Drawing on the scholarship of Ian Lustick, Cecilia Alban writes of how the Israeli government has succeeded in establishing "new powerful, concepts, images, and icons" to explain and legitimise its policies in Jerusalem. The government's use of the term "reunification" to describe its occupation of East Jerusalem in 1967 is cited as one such example, which in Alban's view, falsely implies that this area belonged to Israel in the past. Noting the reality of the fear among Israelis that Jerusalem would become redivided under dual sovereignty or internationalization proposals, Alban's writes that such fears were "exploited politically to justify the forced retention and Judaization of East Jerusalem." Steve Niva writes that Israeli policies calling for the Judaization of Jerusalem and the rest of historic Palestine in the 1970s, augmented Muslim fears that Israel was an extension of Western imperialism in the region.
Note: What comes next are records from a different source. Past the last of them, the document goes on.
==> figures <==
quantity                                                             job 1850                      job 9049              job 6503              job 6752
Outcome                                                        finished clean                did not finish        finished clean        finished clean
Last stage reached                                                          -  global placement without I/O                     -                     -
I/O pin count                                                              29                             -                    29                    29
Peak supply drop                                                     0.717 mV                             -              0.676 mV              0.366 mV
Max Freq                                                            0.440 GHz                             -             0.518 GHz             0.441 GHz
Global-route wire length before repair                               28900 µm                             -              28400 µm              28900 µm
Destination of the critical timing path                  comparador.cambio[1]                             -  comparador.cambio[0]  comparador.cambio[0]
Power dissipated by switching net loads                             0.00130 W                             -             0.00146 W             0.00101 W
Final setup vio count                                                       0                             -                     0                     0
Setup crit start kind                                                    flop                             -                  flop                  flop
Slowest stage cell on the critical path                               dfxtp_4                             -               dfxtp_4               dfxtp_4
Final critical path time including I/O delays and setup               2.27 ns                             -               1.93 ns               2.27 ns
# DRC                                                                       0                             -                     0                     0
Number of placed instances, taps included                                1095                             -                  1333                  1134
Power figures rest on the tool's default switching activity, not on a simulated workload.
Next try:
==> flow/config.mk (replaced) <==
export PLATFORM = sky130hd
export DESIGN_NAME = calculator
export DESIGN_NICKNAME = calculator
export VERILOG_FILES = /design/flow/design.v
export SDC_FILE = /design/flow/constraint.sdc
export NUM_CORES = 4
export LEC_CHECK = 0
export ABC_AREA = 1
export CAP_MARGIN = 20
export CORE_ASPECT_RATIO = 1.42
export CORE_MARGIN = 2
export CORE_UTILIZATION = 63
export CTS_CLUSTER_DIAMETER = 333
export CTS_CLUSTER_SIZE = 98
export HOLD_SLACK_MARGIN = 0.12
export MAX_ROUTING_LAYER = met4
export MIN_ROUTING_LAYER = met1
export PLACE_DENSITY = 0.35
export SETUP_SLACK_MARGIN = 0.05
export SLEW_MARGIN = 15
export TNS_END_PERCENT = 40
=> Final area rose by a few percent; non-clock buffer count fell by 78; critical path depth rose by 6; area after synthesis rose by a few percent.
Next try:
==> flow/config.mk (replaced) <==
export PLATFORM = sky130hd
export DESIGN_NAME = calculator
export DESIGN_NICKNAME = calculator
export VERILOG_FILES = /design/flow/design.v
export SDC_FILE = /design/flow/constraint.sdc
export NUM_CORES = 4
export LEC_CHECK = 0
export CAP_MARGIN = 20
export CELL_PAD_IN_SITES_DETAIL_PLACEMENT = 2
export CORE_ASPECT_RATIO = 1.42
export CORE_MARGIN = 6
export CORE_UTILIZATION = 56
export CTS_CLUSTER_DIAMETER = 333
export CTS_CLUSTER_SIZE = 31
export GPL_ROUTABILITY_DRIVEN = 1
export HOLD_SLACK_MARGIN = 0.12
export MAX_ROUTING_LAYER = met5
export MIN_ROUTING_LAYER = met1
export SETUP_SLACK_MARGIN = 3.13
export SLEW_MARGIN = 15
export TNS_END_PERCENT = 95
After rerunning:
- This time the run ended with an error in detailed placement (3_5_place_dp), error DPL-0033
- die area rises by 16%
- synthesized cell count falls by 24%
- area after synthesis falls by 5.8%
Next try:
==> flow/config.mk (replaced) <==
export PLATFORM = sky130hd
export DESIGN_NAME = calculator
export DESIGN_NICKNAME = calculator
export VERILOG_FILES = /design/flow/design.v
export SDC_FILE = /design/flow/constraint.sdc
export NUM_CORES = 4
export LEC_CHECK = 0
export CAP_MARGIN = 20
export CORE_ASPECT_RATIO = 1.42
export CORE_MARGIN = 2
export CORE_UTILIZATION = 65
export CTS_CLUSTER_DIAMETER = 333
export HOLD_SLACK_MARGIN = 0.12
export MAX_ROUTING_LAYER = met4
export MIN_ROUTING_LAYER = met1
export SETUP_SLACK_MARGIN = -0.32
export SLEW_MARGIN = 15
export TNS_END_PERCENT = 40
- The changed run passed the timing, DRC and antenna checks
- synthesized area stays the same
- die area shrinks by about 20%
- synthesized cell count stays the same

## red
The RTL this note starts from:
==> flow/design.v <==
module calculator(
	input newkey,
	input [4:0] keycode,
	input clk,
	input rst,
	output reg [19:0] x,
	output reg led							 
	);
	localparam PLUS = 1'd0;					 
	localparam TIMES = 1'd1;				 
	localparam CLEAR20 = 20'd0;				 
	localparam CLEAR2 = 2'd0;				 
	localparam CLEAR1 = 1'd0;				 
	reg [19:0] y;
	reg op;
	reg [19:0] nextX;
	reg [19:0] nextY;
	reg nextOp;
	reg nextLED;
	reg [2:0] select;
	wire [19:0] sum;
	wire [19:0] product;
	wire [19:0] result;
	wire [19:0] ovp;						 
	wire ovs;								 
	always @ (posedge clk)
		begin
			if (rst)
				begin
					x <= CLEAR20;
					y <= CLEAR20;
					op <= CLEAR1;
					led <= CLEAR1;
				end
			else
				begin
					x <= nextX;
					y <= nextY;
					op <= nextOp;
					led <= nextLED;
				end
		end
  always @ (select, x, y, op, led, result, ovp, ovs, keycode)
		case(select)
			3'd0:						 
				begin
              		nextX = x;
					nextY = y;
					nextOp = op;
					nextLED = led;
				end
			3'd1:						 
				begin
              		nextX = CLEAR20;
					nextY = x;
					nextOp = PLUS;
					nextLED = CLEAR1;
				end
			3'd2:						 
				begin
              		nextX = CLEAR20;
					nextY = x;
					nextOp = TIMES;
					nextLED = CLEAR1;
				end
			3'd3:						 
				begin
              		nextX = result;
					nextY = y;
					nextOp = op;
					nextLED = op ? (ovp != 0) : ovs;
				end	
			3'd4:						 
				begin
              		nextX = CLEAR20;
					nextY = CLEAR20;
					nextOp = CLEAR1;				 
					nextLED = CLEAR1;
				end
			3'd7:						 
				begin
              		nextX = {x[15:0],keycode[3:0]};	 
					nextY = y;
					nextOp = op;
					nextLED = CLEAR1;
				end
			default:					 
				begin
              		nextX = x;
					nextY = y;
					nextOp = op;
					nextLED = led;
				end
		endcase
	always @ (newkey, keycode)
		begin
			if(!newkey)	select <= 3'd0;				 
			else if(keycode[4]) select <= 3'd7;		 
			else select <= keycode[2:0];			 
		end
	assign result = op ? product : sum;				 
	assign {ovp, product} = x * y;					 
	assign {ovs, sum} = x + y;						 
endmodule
Scott Bollens, a University of California professor of urban planning, has compared Israel's policies in Jerusalem to apartheid-era South Africa's racial policies in Johannesburg. According to Bollens, in both cases long-term planning was employed to pursue political objectives. Bollens says that although on the rhetorical level South Africa employed racial rhetoric more blatantly than Israel does, the outcomes are "very, very similar" in that Israeli-controlled Jerusalem is just as unequal as apartheid-era Johannesburg.